The 30-Minute Minimum Cache Life: GPT-5.6's New Caching Economics Explained
June 27, 2026 · 9 min read
A New Default for OpenAI Caching
OpenAI's GPT-5.6 announcement on June 27, 2026 introduced something its earlier models did not have: a 30-minute minimum cache life, explicit cache breakpoints, and a clearer write/read pricing contract. The pre-5.6 OpenAI caching was implicit prefix matching with a roughly 5-minute window — usable, but not predictable. The 5.6 contract puts OpenAI's caching on par with Anthropic's, with one extra structural advantage on session length.
The new contract spells out three pricing components per OpenAI's announcement:
- Cache write cost: 1.25x the model's uncached input rate. Paid once, when the cache is established.
- Cache read cost: 0.1x the model's uncached input rate (90% discount). Paid each time you re-use the cached content.
- Cache TTL: 30-minute minimum. The cache persists at least 30 minutes, longer if memory allows.
Why 30 Minutes Matters
Real coding-agent sessions run long. OpenAI's own internal report (released the same day) found that 80.6% of Codex users have launched tasks longer than 30 minutes. The previous OpenAI 5-minute cache window was too short for that profile — long agent runs forced periodic cache re-warming, paying the 1.25x write cost multiple times per session.
At 30 minutes, the cache covers a typical "bug fix from filing through merged PR" workflow in a single TTL window. The cost-per-session drops materially because you write the cache once and read from it for the entire session.
Concrete Cost Math for a Mid-Length Session
Take a realistic 25-minute Terra session: 30 turns total, 25K input tokens per turn of which 20K are cacheable (file context + system + tools) and 5K are dynamic (current message). Output is 4K tokens per turn.
Without caching:
- Input: 30 × 25K × $2.50/M = $1.875
- Output: 30 × 4K × $15/M = $1.80
- Total: $3.675 per session
With GPT-5.6 caching contract:
- Cached input written once: 20K × $2.50/M × 1.25 = $0.0625
- Cached input read 29 times: 29 × 20K × $2.50/M × 0.1 = $0.145
- Uncached input (dynamic 5K per turn): 30 × 5K × $2.50/M = $0.375
- Output: $1.80 (unchanged — output is not cached)
- Total: $2.38 per session — about 35% saving.
The savings concentrate entirely on the input side because output is always uncached. For workflows that lean heavily on long context (large codebases, multi-file refactors), the input share of cost is bigger and the caching wins more.
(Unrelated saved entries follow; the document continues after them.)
### src/flat_wrapper.sv
// flat-port wrapper written by rule: the top's interface ports become plain ports
module bubble_outbuf_loader_flat 
#(
    parameter int BOOT_BYTES = 480,
    parameter int PAGE_BYTES = 146
)
  (i_mclk, i_rst, i_load_req, i_load_type, i_page_num, i_acctype, o_busy, o_done, io_bus_byte_req, io_bus_byte_addr, io_bus_n_outbuf_wclken, io_bus_outbuf_waddr, io_bus_outbuf_wdata, io_bus_byte_valid, io_bus_byte_data);
  bubble_outbuf_loader_if io_bus_i ();
  input  logic i_mclk;
  input  logic i_rst;
  input  logic i_load_req;
  input  logic i_load_type;
  input  logic [10:0] i_page_num;
  input  logic [2:0] i_acctype;
  output logic o_busy;
  output logic o_done;
  output wire logic [$bits(io_bus_i.byte_req)-1:0] io_bus_byte_req;
  output wire logic [$bits(io_bus_i.byte_addr)-1:0] io_bus_byte_addr;
  output wire logic [$bits(io_bus_i.n_outbuf_wclken)-1:0] io_bus_n_outbuf_wclken;
  output wire logic [$bits(io_bus_i.outbuf_waddr)-1:0] io_bus_outbuf_waddr;
  output wire logic [$bits(io_bus_i.outbuf_wdata)-1:0] io_bus_outbuf_wdata;
  input wire logic [$bits(io_bus_i.byte_valid)-1:0] io_bus_byte_valid;
  input wire logic [$bits(io_bus_i.byte_data)-1:0] io_bus_byte_data;
  assign io_bus_byte_req = io_bus_i.byte_req;
  assign io_bus_byte_addr = io_bus_i.byte_addr;
  assign io_bus_n_outbuf_wclken = io_bus_i.n_outbuf_wclken;
  assign io_bus_outbuf_waddr = io_bus_i.outbuf_waddr;
  assign io_bus_outbuf_wdata = io_bus_i.outbuf_wdata;
  assign io_bus_i.byte_valid = io_bus_byte_valid;
  assign io_bus_i.byte_data = io_bus_byte_data;
  bubble_outbuf_loader #(.BOOT_BYTES(BOOT_BYTES), .PAGE_BYTES(PAGE_BYTES)) u_core (.i_mclk(i_mclk), .i_rst(i_rst), .i_load_req(i_load_req), .i_load_type(i_load_type), .i_page_num(i_page_num), .i_acctype(i_acctype), .io_bus(io_bus_i), .o_busy(o_busy), .o_done(o_done));
endmodule
### config.mk
export PLATFORM = sky130hd
export DESIGN_NAME = bubble_outbuf_loader_flat
export DESIGN_NICKNAME = d
export VERILOG_FILES = /design/src/rtl/bubble_outbuf_loader_if.sv /design/src/rtl/bubble_outbuf_loader.sv /design/src/flat_wrapper.sv
export SDC_FILE = /design/constraint.sdc
export NUM_CORES = 1
export LEC_CHECK = 0
export ABC_AREA = 1
export CAP_MARGIN = 20
export CORE_MARGIN = 4
export CORE_UTILIZATION = 25
export CTS_CLUSTER_SIZE = 16
export DETAILED_ROUTE_END_ITERATION = 10
export PLACE_DENSITY = 0.46
export SYNTH_ARGS = -nofsm -noshare
export SYNTH_HDL_FRONTEND = slang
export SYNTH_SLANG_ARGS = --single-unit
### constraint.sdc
create_clock -name i_mclk -period 3.9 [get_ports i_mclk]
set_input_delay 0.78 -clock i_mclk [delete_from_list [all_inputs] [get_ports i_mclk]]
set_output_delay 0.78 -clock i_mclk [all_outputs]
set_load 0.005 [all_outputs]
`config.mk`:
```
export PLATFORM = sky130hd
export DESIGN_NAME = a2d_intf
export DESIGN_NICKNAME = d
export VERILOG_FILES = /design/src/rtl/a2d_intf.sv
export SDC_FILE = /design/constraint.sdc
export NUM_CORES = 1
export LEC_CHECK = 0
export BUFFER_PORTS_ARGS = -buffer_cell sky130_fd_sc_hd__buf_2
export CORE_MARGIN = 4
export CORE_UTILIZATION = 40
export CTS_CLUSTER_SIZE = 14
export DETAILED_ROUTE_END_ITERATION = 12
export PLACE_DENSITY = 0.62
export SLEW_MARGIN = 20
export SYNTH_ARGS = -nofsm -noshare
export SYNTH_HDL_FRONTEND = slang
export SYNTH_SLANG_ARGS = --single-unit
```
`constraint.sdc`:
```
create_clock -name clk -period 3.45 [get_ports clk]
set_input_delay 0.5175 -clock clk [delete_from_list [all_inputs] [get_ports clk]]
set_output_delay 0.5175 -clock clk [all_outputs]
set_load 0.005 [all_outputs]
```
`src/rtl/a2d_intf.sv`:
```
// ---------------------------------------------------------------------------
// a2d_intf
//   Periodic SPI master for an external A2D converter. Each conversion round
//   sends a channel command in one 16-bit transaction. After a 2-clk
//   deselect gap, a second 16-bit transaction reads back the result. The
//   low 12 bits are stored in the result register for that channel.
//   Channels are visited round-robin: 0 (batt) -> 1 (curr) -> 4 (torque).
//
// Parameters
//   PERIOD_W   : width of the free-running timer; a round starts every
//                2^PERIOD_W clk (when the FSM is idle).
//   SCLK_DIV_W : width of the SCLK divider; SCLK period = 2^SCLK_DIV_W clk.
//
// Ports
//   clk        : system clock, all logic on posedge
//   rst_n      : asynchronous active-low reset
//   SS_n       : SPI slave select, active-low
//   SCLK       : SPI clock, idles high
//   MOSI       : serial command, MSB first
//   MISO       : serial data from the A2D, MSB first
//   batt       : last channel-0 result
//   curr       : last channel-1 result
//   torque     : last channel-4 result
//   cnv_cmplt  : one-clk pulse coincident with a result register update
// ---------------------------------------------------------------------------
module a2d_intf #(
  parameter int PERIOD_W   = 14,
  parameter int SCLK_DIV_W = 5
) (
  input  logic        clk,
  input  logic        rst_n,
  output logic        SS_n,
  output logic        SCLK,
  output logic        MOSI,
  input  logic        MISO,
  output logic [11:0] batt,
  output logic [11:0] curr,
  output logic [11:0] torque,
  output logic        cnv_cmplt
);

  // Divider landmarks. The load value keeps SCLK high and places the first
  // falling edge a few clocks after SS_n drops. This gives the slave setup time.
  localparam logic [SCLK_DIV_W-1:0] DIV_LOAD   = {2'b10, {(SCLK_DIV_W-2){1'b1}}};
  localparam logic [SCLK_DIV_W-1:0] DIV_SAMPLE = {1'b0, {(SCLK_DIV_W-1){1'b1}}};
  localparam logic [SCLK_DIV_W-1:0] DIV_FALL   = {SCLK_DIV_W{1'b1}};

  typedef enum logic [2:0] {IDLE, CMD, GAP, READ, STORE} state_t;
  typedef enum logic [2:0] {CH_BATT = 3'd0, CH_CURR = 3'd1, CH_TORQ = 3'd4} ch_t;

  state_t                state, next_state;
  ch_t                   ch;
  logic [PERIOD_W-1:0]   timer;
  logic [SCLK_DIV_W-1:0] div;
  logic [4:0]            smpl_cnt;
  logic                  gap_cnt;
  logic [15:0]           tx;
  // Only the last 12 bits shifted in are ever stored, so older bits fall off.
  logic [11:0]           rx;

  logic        start_req;
  logic        xfer_active;
  logic        div_rise;
  logic        div_fall;
  logic        xfer_done;
  logic [15:0] cmd_word;

  function automatic ch_t next_ch(input ch_t c);
    case (c)
      CH_BATT: return CH_CURR;
      CH_CURR: return CH_TORQ;
      default: return CH_BATT;
    endcase
  endfunction

  assign start_req   = &timer;  // timer about to roll over to 0
  assign xfer_active = (state == CMD) || (state == READ);
  assign div_rise    = (div == DIV_SAMPLE);
  assign div_fall    = (div == DIV_FALL);
  assign xfer_done   = xfer_active && div_fall && (smpl_cnt == 5'd16);
  assign cmd_word    = {2'b00, ch, 11'h000};

  // SS_n and the divider MSB are both registers. At every SS_n edge the divider
  // MSB is 1 (load value or stopped at all-ones), so SCLK stays high throughout.
  assign SCLK = SS_n | div[SCLK_DIV_W-1];
  assign MOSI = tx[15];

  always_ff @(posedge clk or negedge rst_n) begin
    if (!rst_n) state <= IDLE;
    else        state <= next_state;
  end

  always_comb begin
    // NOTE: next_state gets a default before the case. Every path then
    // assigns it, and no latch is inferred.
    next_state = state;
    case (state)
      IDLE:    if (start_req) next_state = CMD;
      CMD:     if (xfer_done) next_state = GAP;
      GAP:     if (gap_cnt)   next_state = READ;
      READ:    if (xfer_done) next_state = STORE;
      STORE:   next_state = IDLE;
      default: next_state = IDLE;
    endcase
  end

  always_ff @(posedge clk or negedge rst_n) begin
    if (!rst_n) begin
      timer     <= '0;
      div       <= DIV_LOAD;
      smpl_cnt  <= '0;
      gap_cnt   <= 1'b0;
      tx        <= '0;
      rx        <= '0;
      SS_n      <= 1'b1;
      batt      <= '0;
      curr      <= '0;
      torque    <= '0;
      cnv_cmplt <= 1'b0;
      ch        <= CH_BATT;
    end else begin
      // NOTE: sequential state uses non-blocking assignments only, so every
      // register samples pre-edge values regardless of statement order.
      timer     <= timer + 1'b1;
      cnv_cmplt <= 1'b0;
      case (state)
        IDLE: begin
          if (start_req) begin
            SS_n     <= 1'b0;
            div      <= DIV_LOAD;
            smpl_cnt <= '0;
            tx       <= cmd_word;
          end
        end
        CMD, READ: begin
          if (xfer_done) begin
            // Divider is left at all-ones, so SCLK stays high while deselected.
            SS_n    <= 1'b1;
            gap_cnt <= 1'b0;
          end else begin
            div <= div + 1'b1;
            if (div_rise) begin
              rx       <= {rx[10:0], MISO};
              smpl_cnt <= smpl_cnt + 5'd1;
            end
            // The first falling edge precedes any sample. MSB stays on MOSI.
            if (div_fall && (smpl_cnt != 5'd0)) tx <= {tx[14:0], 1'b0};
          end
        end
        GAP: begin
          gap_cnt <= 1'b1;
          if (gap_cnt) begin
            SS_n     <= 1'b0;
            div      <= DIV_LOAD;
            smpl_cnt <= '0;
            tx       <= cmd_word;
          end
        end
        STORE: begin
          case (ch)
            CH_BATT: batt   <= rx;
            CH_CURR: curr   <= rx;
            default: torque <= rx;
          endcase
          cnv_cmplt <= 1'b1;
          ch        <= next_ch(ch);
        end
        default: ;
      endcase
    end
  end

endmodule

```
==> reports/qor.yml, run 1 <==
run_status:
  status: "complete, no violations"
logic_synthesis:
  syn_nets: 306
  synth_seq_cells: 85
  synth_area_sq_um: 3520
  ys_warn_count: 0
  syn_area_per_cell_sq_um: 11.9
  synth-edff-count: 0
  async_flop_share_pct: 100
  synth_cells: 297
  ys_types: 39
  ys.flop_type: "dfrtp_1"
  seq_area_frac_synth_pct: 60.5
clock_network:
  h-tree-depth: 3
  cts_resized: 0
  clock_path_buffers: 2
  cts_setup_buffers: 0
  cts_tree: "built"
  cts.sinks: 85
  cts-hold-fix-buffers: 0
  numCtsBuffers: 9
  cts-root-buf: "clkbuf_8"
  clk_pin_slew_ns: 0.09
  worstSkewPairLatency_ns: 0.36
route:
  drtPass1Iterations: 4
  dr_wl_met3_um: 254
  top_layer_used: "met4"
  drt-initial-drc-count: 85
  wl_met2_mm: 2.99
  drt_wl_total_mm: 6.69
  ant_nets: 0
  via_per_inst: 5.08
  drc: 0
  m1WireLength_mm: 3.32
  vias: 2297
  routedWlPerCell_um: 14.8
sta:
  fin_crit_sh_pct: 71.0
  relSlewSlack_pct: 50.3
  skew_ns: 0.0108
  maxSlewViolCount: 0
  hold_slack_ns: 0.185
  rsz0062_at_grt: "no"
  period_needed_ns: 2.45
  setup_violations: 0
  hold_viol: 0
  tns_ns: 0
  worst_pin_slew_ns: 0.745
  max_clock_freq_mhz: 408
setup_path:
  cp_max_fo: 11
  worstReg2RegStart: "timer[0]"
  rr_worst_depth: 6
  path_buf_inv: 0
  crit_path_top_delay_cell: "or4_1"
  cp-start-kind: "flip-flop"
  r2r-end: "tx[13]"
  ff2ff_setup_slack_ns: 1.00
  crit_family: "compound AO/OA/AOI/OAI gates"
  cp.arrival_ns: 2.69
  slowest_delay_ns: 0.54
  cp-end-kind: "flip-flop"
  crit_required_ns: 3.69
  path_cells: "ha_1 -> nand3_2 -> or4_1 -> a211o_1 -> a21o_4 -> mux2_4"
  crit_type: "reg -> reg"
power:
  power_density_nw_per_um2: 418
  power_mw: 1.69
  leakage_nw: 2.15
  ir_worst_vdd_mv: 0.165
final_layout:
  final_cell_area_sq_um: 4030
  area_growth_pct: 14.4
  fillCellCount: 772
  diodes: 0
  final_cells: 452
  fin_nets: 351
  final-seq-area_sq_um: 2130
  multi_input_area_sq_um: 1320
  drive_gt1_share_pct: 30.3
floorplanning:
  core-area_sq_um: 8380
  die_h_um: 102
  fp.dieArea_sq_um: 10400
  num_rows: 33
  start_util_pct: 42.1
  ios: 43
  die_x_um: 102
global_route:
  grt_max_degree: 86
  grt_first_pass_wirelength_mm: 11.3
  grt_pass1_vias: 2239
  overflow: 0
  antenna_found_initial: 0
  globalRouteTotalUtil_pct: 14.1
place:
  gp_congestion: 0.801
  port_buffers: 42
  post_dp_cell_area_sq_um: 3840
  placed_cells: 436
  hpwlAfterDp_mm: 4.50
hold_path:
  hp-class: "in -> async"
job:
  drv_cap: 0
How to Structure Prompts for the GPT-5.6 Contract
Three rules for capturing the full 35-55% savings:
1. Put stable content first. System prompt → tool definitions → retrieved code context → cache breakpoint → dynamic user message. The order matters because the cache key is the prefix up to your breakpoint.
2. Never let dynamic content sneak in before the breakpoint. If your system prompt includes a timestamp or a per-request user ID, the cache key changes every turn and you pay full price. Audit every variable that flows into the prefix.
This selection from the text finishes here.